Bari, Paparesta attacca: «Multiproprietà anomalia da risolvere, non può essere la squadra B del Napoli»
L’ex presidente del Bari Gianluca Paparesta, oggi opinionista per Sportitalia, è intervenuto sulla situazione del club biancorosso dopo la vittoria contro la Virtus Entella, che mantiene vive le speranze salvezza.
Paparesta ha analizzato il momento della squadra, sottolineando le difficoltà recenti: «Questa squadra ha bisogno di fiducia, di recente ci sono state delle partite nelle quali non si è neanche presentata in campo. È importante aver vinto l’ultima in casa, davanti ai propri tifosi, non davanti al proprio presidente che non c’era per motivi di ordine pubblico».
Il tema multiproprietà
L’ex dirigente si è poi soffermato su uno dei temi più discussi in casa Bari: la multiproprietà legata alla famiglia De Laurentiis, proprietaria anche del Napoli.
Paparesta è stato netto: «A Bari da tempo c’è questa polemica legata alla multiproprietà, un’anomalia del nostro calcio che va risolta: Bari non può essere considerata come la squadra B del Napoli».
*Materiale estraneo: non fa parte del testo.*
Source: an optimization exercise on an open RTL-to-GDS flow (aim: small area, a short achievable clock period and few clock cycles per item). Production flows keep margins and buffers that such runs may drop. In this exercise RTL edits were held to simulation tests only and were not proved equivalent to the original. No activity file was given, so power comes from the tool's default toggle rates.

==> job 9573: inputs <==
==> flow/design.v (excerpt) <==
module alu_muldiv_control #(
    parameter int XLEN     = 64,
    parameter bit ENABLE_M = 1'b1
) (
    input  logic            clk,
    input  logic            rst_n,
    input  logic [1:0]      alu_op,
    input  logic [6:0]      funct7,
    input  logic [2:0]      funct3,
    input  logic            in_valid,
    output logic            in_ready,
    input  logic [XLEN-1:0] op_a,
    input  logic [XLEN-1:0] op_b,
    input  logic            flush,
    output logic [3:0]      alu_control_signal,
    output logic            illegal,
    output logic            stall,
    output logic            out_valid,
    input  logic            out_ready,
    output logic [XLEN-1:0] md_result
);
    function automatic logic [3:0] alu_func_code(input logic [2:0] f3,
                                                 input logic       alt,
                                                 input logic       is_rtype);
        case (f3)
            3'b000:  alu_func_code = (alt && is_rtype) ? ALU_SUB : ALU_ADD;
  ...
Settings: LEC_CHECK=0, CAP_MARGIN=20, CORE_MARGIN=2, CORE_UTILIZATION=40, SETUP_SLACK_MARGIN=3, SLEW_MARGIN=20; clock period 8.0 ns.
run.sh (not shown) runs the stock make flow with config.mk's settings and CLKGATE_MAP_FILE= SYNTH_SCRIPT=/design/flow/synth_recipe.tcl, a recipe that flattens the netlist after the stock synthesis.
==> job 8836 (differences from job 9573) <==
--- a/flow/design.v
+++ b/flow/design.v
@@ -157,26 +157,26 @@
     logic [6:0]  p_la, p_lm, p_k, p_n, p_mul_sh;
     logic        p_swap, p_bz, p_lt, p_cm, p_cx, p_neg;
     logic [63:0] p_mplier;
     logic [67:0] p_sh_in, p_sh_out;
     logic [6:0]  p_sh_amt;
     assign p_div = r_f3[2];
     assign o_div = p_div;
-    assign p_bz  = (r_zh[63:0] == 64'd0);
+    assign p_bz  = (r_blb == 7'd0) && !r_sb;
     assign p_la  = r_bla + {6'd0, r_sa};
     assign p_lt  = p_la < r_blb;
     assign p_k   = p_la - r_blb;
     assign p_swap   = r_swap;
     assign p_lm     = p_swap ? r_blb : r_bla;
     assign p_cm     = p_swap ? r_sb : r_sa;
     assign p_cx     = p_swap ? r_sa : r_sb;
-    assign p_mplier = (p_swap ? r_zh[63:0] : r_zl) ^ {64{p_cm}};
+    assign p_mplier = p_swap ? r_zh[63:0] : r_zl;
     assign p_n      = (p_lm == 7'd0 && !p_cm) ? 7'd0 : ((p_lm + 7'd4) >> 2);
     assign p_mul_sh = 7'd68 - {p_n[4:0], 2'b00};
-    assign p_sh_in  = p_div ? {{4{r_zh[63]}}, r_zh[63:0]} : {4'd0, p_mplier};
+    assign p_sh_in  = p_div ? {{4{r_sb}}, r_zh[63:0]} : {4'd0, p_mplier};
     assign p_sh_amt = p_div ? p_k : p_mul_sh;
     assign p_sh_out = p_sh_in << p_sh_amt;
     assign p_neg = p_div ? (r_f3[1] ? r_sa : ((r_sa ^ r_sb) && !p_bz)) : (r_sa ^ r_sb);
     assign o_fix  = i_prep ? (p_neg || (!p_div && r_f3[1:0] != 2'b00)) : (r_neg || r_mh);
     assign o_wait = r_neg && r_mh;
     always_comb begin
         if (p_div) o_cnt_init = (p_bz || p_lt) ? 7'd0 : (p_k + 7'd1);
@@ -189,55 +189,53 @@
     always_ff @(posedge clk) r_lo0 <= i_prep || (r_zl == 64'd0);
     assign m_lo0 = r_lo0;
     assign s_mul    = i_mul_step;
     assign s_div    = i_div_step;
     assign s_use_zh = r_use_zh;
     assign s_sel    = s_use_zh ? r_zh[63:0] : r_zl;
     assign s_inv    = r_inv;
-    function automatic logic [5:0] booth2(input logic [4:0] t);
-        booth2 = {(t[4] & !t[3] & !t[2]) | (!t[4] & t[3] & t[2]), t[3] ^ t[2], t[4],
-                  (t[2] & !t[1] & !t[0]) | (!t[2] & t[1] & t[0]), t[1] ^ t[0], t[2]};
+    function automatic logic [5:0] booth2(input logic [4:0] t, input logic ng);
+        booth2 = {(t[4] & !t[3] & !t[2]) | (!t[4] & t[3] & t[2]), t[3] ^ t[2], t[4] ^ ng,
+                  (t[2] & !t[1] & !t[0]) | (!t[2] & t[1] & t[0]), t[1] ^ t[0], t[2] ^ ng};
     endfunction
     logic [5:0]  b_nx;
     logic        b_one0, b_two0, b_neg0, b_one1, b_two1, b_neg1;
     logic [W-1:0] b_v0, b_v1;
-    assign b_nx   = i_prep ? booth2({p_sh_out[67:64], i_last_nx ? p_cm : p_sh_out[63]})
-                           : booth2({r_zh[63:60], i_last_nx ? r_cm : r_zh[59]});
+    assign b_nx   = i_prep ? booth2({p_sh_out[67:64], !i_last_nx && p_sh_out[63]}, p_cm)
+                           : booth2({r_zh[63:60], !i_last_nx && r_zh[59]}, r_cm);
     assign {b_two1, b_one1, b_neg1, b_two0, b_one0, b_neg0} = r_bd;
-    assign b_v0   = ({4'd0, r_x[63:0]} & {W{b_one0}}) | ({3'd0, r_x[63:0], 1'b0} & {W{b_two0}});
+    assign b_v0   = ({{3{r_x[64]}}, r_x} & {W{b_one0}}) | ({3'd0, r_x[63:0], 1'b0} & {W{b_two0}});
     assign b_v1   = ({2'd0, r_x[63:0], 2'd0} & {W{b_one1}}) | ({1'd0, r_x[63:0], 3'd0} & {W{b_two1}});
+    logic s_fix_mh, r_fix_mh;
+    assign s_fix_mh = r_fix_mh;
     always_comb begin
-        s_in1 = {s_sel ^ {64{s_inv}}, {4{s_inv}}};
-        s_in2 = '0;
-        s_in3 = '0;
-        s_ci  = s_inv;
-        if (s_div) begin
-            s_in2 = r_sb ? {r_x[63:0], 4'b0000} : {~r_x[63:0], 4'b1111};
-            s_ci  = !r_sb;
-        end else if (s_mul) begin
-            s_in1 = {s_sel, 3'b000, b_neg0};
+        if (s_mul) s_in1 = {s_sel, 3'b000, b_neg0};
+        else       s_in1 = {4'd0, s_sel ^ {64{s_inv}}};
+        if (s_fix_mh) begin
+            s_in2 = {4'd0, m_pc ^ {64{r_neg}}};
+            s_in3 = r_neg ? {4'd0, m_nc | {63'd0, m_lo0}} : {4'b1111, ~m_nc};
+        end else begin
             s_in2 = b_v0 ^ {W{b_neg0}};
             s_in3 = b_v1 ^ {W{b_neg1}};
-            s_ci  = b_neg1;
-        end else if (i_fix && r_mh) begin
-            s_in2 = {m_pc ^ {64{r_neg}}, {4{r_neg && m_lo0}}};
-            s_in3 = {m_nc ^ {64{!r_neg}}, r_neg ? {3'b000, m_lo0} : 4'b1111};
-            s_ci  = 1'b1;
         end
+        if (s_mul)                 s_ci = b_neg1;
+        else if (s_div)            s_ci = b_neg0;
+        else if (s_fix_mh)         s_ci = 1'b1;
+        else                       s_ci = s_inv;
     end
     assign s_sum = s_in1 ^ s_in2 ^ s_in3;
     assign s_car = (s_in1 & s_in2) | (s_in1 & s_in3) | (s_in2 & s_in3);
     alu_muldiv_control_add #(.N(W)) u_add (
         .a (s_sum),
         .b ({s_car[W-2:0], 1'b0}),
         .ci(s_ci),
         .s (s_res),
         .co(s_co)
     );
-    assign s_q = s_co | s_car[W-1];
+    assign s_q = s_co;
     logic        m_inc, m_dec;
     logic [1:0]  m_cs;
     logic [63:0] m_pc, m_nc;
     assign m_cs  = {1'b0, s_co} + {1'b0, s_car[W-1]};
     assign m_inc = (m_cs == 2'd1 && !b_neg0 && !b_neg1) || (m_cs == 2'd2 && (b_neg0 ^ b_neg1));
     assign m_dec = (m_cs == 2'd0 && (b_neg0 ^ b_neg1)) || (m_cs == 2'd1 && b_neg0 && b_neg1);
     for (genvar k = 0; k < 16; k++) begin : g_carry
@@ -247,61 +245,67 @@
         end else begin : g_low
             assign m_pc[3:0] = 4'b0000;
             assign m_nc[3:0] = 4'b0000;
         end
     end
     always_ff @(posedge clk) begin
         if (i_capture) begin
+            r_bd  <= 6'd0;
+            r_fix_mh <= 1'b0;
             r_zl  <= i_op_a;
             r_zh  <= {4'd0, i_op_b};
             r_f3  <= i_funct3;
             r_sa  <= w_sa;
             r_sb  <= w_sb;
             r_bla <= w_bla;
             r_blb <= w_blb;
             r_swap <= w_swap;
             r_use_zh <= !w_is_div && !w_swap;
             r_inv    <= w_is_div ? w_sa : (w_swap ? w_sa : w_sb);
         end else if (i_prep) begin
+            r_bd <= (o_cnt_init == 7'd0) ? 6'd0 : (p_div ? {3'b000, 1'b0, 1'b1, !r_sb} : b_nx);
+            r_fix_mh <= (o_cnt_init == 7'd0) && !p_div && (r_f3[1:0] != 2'b00);
             r_use_zh <= (o_cnt_init == 7'd0) && (p_div ? !r_f3[1] : (r_f3[1:0] != 2'b00));
             r_inv    <= (o_cnt_init == 7'd0) && ((!p_div && r_f3[1:0] != 2'b00) ? p_neg : 1'b1);
-            r_bd  <= b_nx;
             r_pc  <= 15'd0;
             r_nc  <= 15'd0;
             r_mh  <= !p_div && (r_f3[1:0] != 2'b00);
             r_neg <= p_neg;
             r_cm  <= p_cm;
             if (p_div) begin
                 r_zh <= {4'd0, {64{p_bz}}};
-                r_zl <= s_res[W-1:4];
+                r_zl <= s_res[63:0];
                 r_x  <= p_sh_out[64:0];
                 r_hi <= !r_f3[1];
             end else begin
                 r_zh <= (p_n == 7'd0) ? 68'd0 : p_sh_out;
                 r_zl <= 64'd0;
-                r_x  <= {1'b0, s_res[W-1:4]};
+                r_x  <= {1'b0, s_res[63:0]};
                 r_hi <= (r_f3[1:0] != 2'b00);
             end
         end else if (i_step) begin
             r_use_zh <= i_last && r_hi;
+            r_fix_mh <= i_last && r_mh;
             r_inv    <= i_last && (r_mh ? r_neg : 1'b1);
             if (s_div) begin
                 r_zh <= {r_zh[66:0], s_q};
-                if (s_q) r_zl <= s_res[W-1:4];
+                if (s_q) r_zl <= s_res[63:0];
+                if (i_last) r_bd <= 6'd0;
                 r_x  <= {r_x[64], r_x[64:1]};
             end else begin
-                r_bd <= b_nx;
+                r_bd <= i_last ? 6'd0 : b_nx;
                 r_pc <= {r_pc[13:0], m_inc};
                 r_nc <= {r_nc[13:0], m_dec};
                 r_zh <= {r_zh[63:0], s_res[W-1:64]};
                 r_zl <= s_res[63:0];
             end
         end else if (i_fix) begin
             r_use_zh <= 1'b0;
-            r_zl <= s_res[W-1:4];
+            r_fix_mh <= 1'b0;
+            r_zl <= s_res[63:0];
             r_hi <= 1'b0;
             r_mh <= 1'b0;
         end
     end
     assign o_result = s_sel;
 endmodule
 import alu_muldiv_control_pkg::*;
Settings changed: ABC_AREA set to 1.
==> job 9255 (differences from job 9573) <==
--- a/flow/design.v
+++ b/flow/design.v
@@ -25,15 +25,14 @@
     localparam logic [2:0] F3_REM    = 3'b110;
     localparam logic [2:0] F3_REMU   = 3'b111;
     typedef enum logic [2:0] {
         ST_IDLE = 3'b000,
         ST_PREP = 3'b001,
         ST_BUSY = 3'b010,
         ST_FIX  = 3'b011,
-        ST_WAIT = 3'b101,
         ST_DONE = 3'b100
     } md_state_t;
 endpackage
 import alu_muldiv_control_pkg::*;
 module alu_muldiv_control_add #(
     parameter int N = 66
 ) (
@@ -115,15 +114,14 @@
     input  logic            i_fix,
     input  logic            i_out,
     input  logic [2:0]      i_funct3,
     input  logic [XLEN-1:0] i_op_a,
     input  logic [XLEN-1:0] i_op_b,
     output logic [6:0]      o_cnt_init,
     output logic            o_fix,
-    output logic            o_wait,
     output logic            o_div,
     output logic [XLEN-1:0] o_result
 );
     localparam int W = 68;            
     logic [67:0] r_zh;
     logic [63:0] r_zl;
     logic [64:0] r_x;
@@ -133,28 +131,25 @@
     logic        r_swap;              
     logic        r_neg;               
     logic        r_hi;                
     logic        r_cm;                
     logic [5:0]  r_bd;                
     logic [14:0] r_pc, r_nc;          
     logic        r_mh;                
-    logic        r_use_zh, r_inv;     
     logic w_is_div, w_a_signed, w_b_signed;
     assign w_is_div   = i_funct3[2];
     assign w_a_signed = w_is_div ? !i_funct3[0] : (i_funct3 != F3_MULHU);
     assign w_b_signed = w_is_div ? !i_funct3[0] : (i_funct3 == F3_MULH || i_funct3 == F3_MUL);
     logic        w_sa, w_sb, w_va, w_vb;
     logic [5:0]  w_pa, w_pb;
     assign w_sa = w_a_signed && i_op_a[63];
     assign w_sb = w_b_signed && i_op_b[63];
     alu_muldiv_control_blen u_bla (.x(i_op_a ^ {64{w_sa}}), .v(w_va), .p(w_pa));
     alu_muldiv_control_blen u_blb (.x(i_op_b ^ {64{w_sb}}), .v(w_vb), .p(w_pb));
     logic [6:0]  w_bla, w_blb;
-    logic        w_swap;
-    assign w_swap = {w_vb, w_pb} < {w_va, w_pa};
     assign w_bla = w_va ? ({1'b0, w_pa} + 7'd1) : 7'd0;
     assign w_blb = w_vb ? ({1'b0, w_pb} + 7'd1) : 7'd0;
     logic        p_div;
     logic [6:0]  p_la, p_lm, p_k, p_n, p_mul_sh;
     logic        p_swap, p_bz, p_lt, p_cm, p_cx, p_neg;
     logic [63:0] p_mplier;
     logic [67:0] p_sh_in, p_sh_out;
@@ -172,31 +167,29 @@
     assign p_mplier = (p_swap ? r_zh[63:0] : r_zl) ^ {64{p_cm}};
     assign p_n      = (p_lm == 7'd0 && !p_cm) ? 7'd0 : ((p_lm + 7'd4) >> 2);
     assign p_mul_sh = 7'd68 - {p_n[4:0], 2'b00};
     assign p_sh_in  = p_div ? {{4{r_zh[63]}}, r_zh[63:0]} : {4'd0, p_mplier};
     assign p_sh_amt = p_div ? p_k : p_mul_sh;
     assign p_sh_out = p_sh_in << p_sh_amt;
     assign p_neg = p_div ? (r_f3[1] ? r_sa : ((r_sa ^ r_sb) && !p_bz)) : (r_sa ^ r_sb);
-    assign o_fix  = i_prep ? (p_neg || (!p_div && r_f3[1:0] != 2'b00)) : (r_neg || r_mh);
-    assign o_wait = r_neg && r_mh;
+    assign o_fix = i_prep ? (p_neg || (!p_div && r_f3[1:0] != 2'b00)) : (r_neg || r_mh);
     always_comb begin
         if (p_div) o_cnt_init = (p_bz || p_lt) ? 7'd0 : (p_k + 7'd1);
         else       o_cnt_init = p_n;
     end
     logic        s_mul, s_div, s_use_zh, s_inv, s_ci;
     logic [63:0] s_sel;
     logic [W-1:0] s_in1, s_in2, s_in3, s_sum, s_car, s_res;
-    logic        s_co, s_q, m_lo0, r_lo0;
-    always_ff @(posedge clk) r_lo0 <= i_prep || (r_zl == 64'd0);
-    assign m_lo0 = r_lo0;
+    logic        s_co, s_q, m_lo0;
+    assign m_lo0 = (r_zl == 64'd0);
     assign s_mul    = i_mul_step;
     assign s_div    = i_div_step;
-    assign s_use_zh = r_use_zh;
+    assign s_use_zh = (i_prep && !p_div && !p_swap) || (r_hi && i_out);
     assign s_sel    = s_use_zh ? r_zh[63:0] : r_zl;
-    assign s_inv    = r_inv;
+    assign s_inv    = i_fix || (i_prep && (p_div ? r_sa : p_cx));
     function automatic logic [5:0] booth2(input logic [4:0] t);
         booth2 = {(t[4] & !t[3] & !t[2]) | (!t[4] & t[3] & t[2]), t[3] ^ t[2], t[4],
                   (t[2] & !t[1] & !t[0]) | (!t[2] & t[1] & t[0]), t[1] ^ t[0], t[2]};
     endfunction
     logic [5:0]  b_nx;
     logic        b_one0, b_two0, b_neg0, b_one1, b_two1, b_neg1;
     logic [W-1:0] b_v0, b_v1;
@@ -210,19 +203,20 @@
         s_in2 = '0;
         s_in3 = '0;
         s_ci  = s_inv;
         if (s_div) begin
             s_in2 = r_sb ? {r_x[63:0], 4'b0000} : {~r_x[63:0], 4'b1111};
             s_ci  = !r_sb;
         end else if (s_mul) begin
-            s_in1 = {s_sel, 3'b000, b_neg0};
+            s_in1 = {r_zl, 3'b000, b_neg0};
             s_in2 = b_v0 ^ {W{b_neg0}};
             s_in3 = b_v1 ^ {W{b_neg1}};
             s_ci  = b_neg1;
         end else if (i_fix && r_mh) begin
+            s_in1 = {r_zh[63:0] ^ {64{r_neg}}, {4{r_neg}}};
             s_in2 = {m_pc ^ {64{r_neg}}, {4{r_neg && m_lo0}}};
             s_in3 = {m_nc ^ {64{!r_neg}}, r_neg ? {3'b000, m_lo0} : 4'b1111};
             s_ci  = 1'b1;
         end
     end
     assign s_sum = s_in1 ^ s_in2 ^ s_in3;
     assign s_car = (s_in1 & s_in2) | (s_in1 & s_in3) | (s_in2 & s_in3);
@@ -254,20 +248,16 @@
             r_zl  <= i_op_a;
             r_zh  <= {4'd0, i_op_b};
             r_f3  <= i_funct3;
             r_sa  <= w_sa;
             r_sb  <= w_sb;
             r_bla <= w_bla;
             r_blb <= w_blb;
-            r_swap <= w_swap;
-            r_use_zh <= !w_is_div && !w_swap;
-            r_inv    <= w_is_div ? w_sa : (w_swap ? w_sa : w_sb);
+            r_swap <= {w_vb, w_pb} < {w_va, w_pa};
         end else if (i_prep) begin
-            r_use_zh <= (o_cnt_init == 7'd0) && (p_div ? !r_f3[1] : (r_f3[1:0] != 2'b00));
-            r_inv    <= (o_cnt_init == 7'd0) && ((!p_div && r_f3[1:0] != 2'b00) ? p_neg : 1'b1);
             r_bd  <= b_nx;
             r_pc  <= 15'd0;
             r_nc  <= 15'd0;
             r_mh  <= !p_div && (r_f3[1:0] != 2'b00);
             r_neg <= p_neg;
             r_cm  <= p_cm;
             if (p_div) begin
@@ -278,29 +268,26 @@
             end else begin
                 r_zh <= (p_n == 7'd0) ? 68'd0 : p_sh_out;
                 r_zl <= 64'd0;
                 r_x  <= {1'b0, s_res[W-1:4]};
                 r_hi <= (r_f3[1:0] != 2'b00);
             end
         end else if (i_step) begin
-            r_use_zh <= i_last && r_hi;
-            r_inv    <= i_last && (r_mh ? r_neg : 1'b1);
             if (s_div) begin
                 r_zh <= {r_zh[66:0], s_q};
                 if (s_q) r_zl <= s_res[W-1:4];
                 r_x  <= {r_x[64], r_x[64:1]};
             end else begin
                 r_bd <= b_nx;
                 r_pc <= {r_pc[13:0], m_inc};
                 r_nc <= {r_nc[13:0], m_dec};
                 r_zh <= {r_zh[63:0], s_res[W-1:64]};
                 r_zl <= s_res[63:0];
             end
         end else if (i_fix) begin
-            r_use_zh <= 1'b0;
             r_zl <= s_res[W-1:4];
             r_hi <= 1'b0;
             r_mh <= 1'b0;
         end
     end
     assign o_result = s_sel;
 endmodule
@@ -364,27 +351,26 @@
     end
     assign alu_control_signal = w_alu_code;
     assign illegal            = w_illegal;
     alu_muldiv_control_pkg::md_state_t r_state, w_state_nx;
     logic [6:0] r_cnt;
     logic       r_last, r_prep, r_busy, r_fix, r_out, r_mul_step, r_div_step;
     logic [6:0] w_cnt_init;
-    logic       w_fix, w_wait, w_div, w_accept, w_in_ready, w_last_nx;
+    logic       w_fix, w_div, w_accept, w_in_ready, w_last_nx;
     assign w_in_ready = (r_state == ST_IDLE) || ((r_state == ST_DONE) && out_ready);
     assign w_accept   = w_in_ready && in_valid && w_m_op && !flush;
     always_comb begin
         w_state_nx = r_state;
         if (!rst_n || flush) begin
             w_state_nx = ST_IDLE;
         end else begin
             case (r_state)
                 ST_IDLE: if (w_accept) w_state_nx = ST_PREP;
                 ST_PREP: w_state_nx = (w_cnt_init != 7'd0) ? ST_BUSY : (w_fix ? ST_FIX : ST_DONE);
-                ST_BUSY: if (r_last) w_state_nx = w_wait ? ST_WAIT : (w_fix ? ST_FIX : ST_DONE);
-                ST_WAIT: w_state_nx = ST_FIX;
+                ST_BUSY: if (r_last) w_state_nx = w_fix ? ST_FIX : ST_DONE;
                 ST_FIX:  w_state_nx = ST_DONE;
                 default: if (out_ready) w_state_nx = w_accept ? ST_PREP : ST_IDLE;
             endcase
         end
     end
     always_ff @(posedge clk) begin
         r_state <= w_state_nx;
@@ -417,12 +403,11 @@
         .i_fix     (r_fix),
         .i_out     (r_out),
         .i_funct3  (funct3),
         .i_op_a    (op_a),
         .i_op_b    (op_b),
         .o_cnt_init(w_cnt_init),
         .o_fix     (w_fix),
-        .o_wait    (w_wait),
         .o_div     (w_div),
         .o_result  (md_result)
     );
 endmodule
==> impl_metrics.csv <==
group,metric,value,unit
pwr,pwr-share-clk,17.1,%
synthesis,synth.avg_cell_area,8.14,sq um
finish,drive_gt1_share,22.2,%
status,outcome,"no timing/DRC/antenna violations",
sta,clock.fmax,167,MHz
pwr,peakVddDrop,0.232,mV
routing,drtIter0Drc,6135,
place,dpl.cell_count,5685,
floorplanning,n_tap_cell,1186,
the above is filed under job 9255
Un tema centrale per il futuro
Le parole di Paparesta riaccendono il dibattito su una questione che da tempo accompagna l’ambiente biancorosso. La gestione societaria e il legame con il Napoli restano al centro delle discussioni, soprattutto in una fase delicata della stagione in cui il Bari è ancora in lotta per evitare la retrocessione.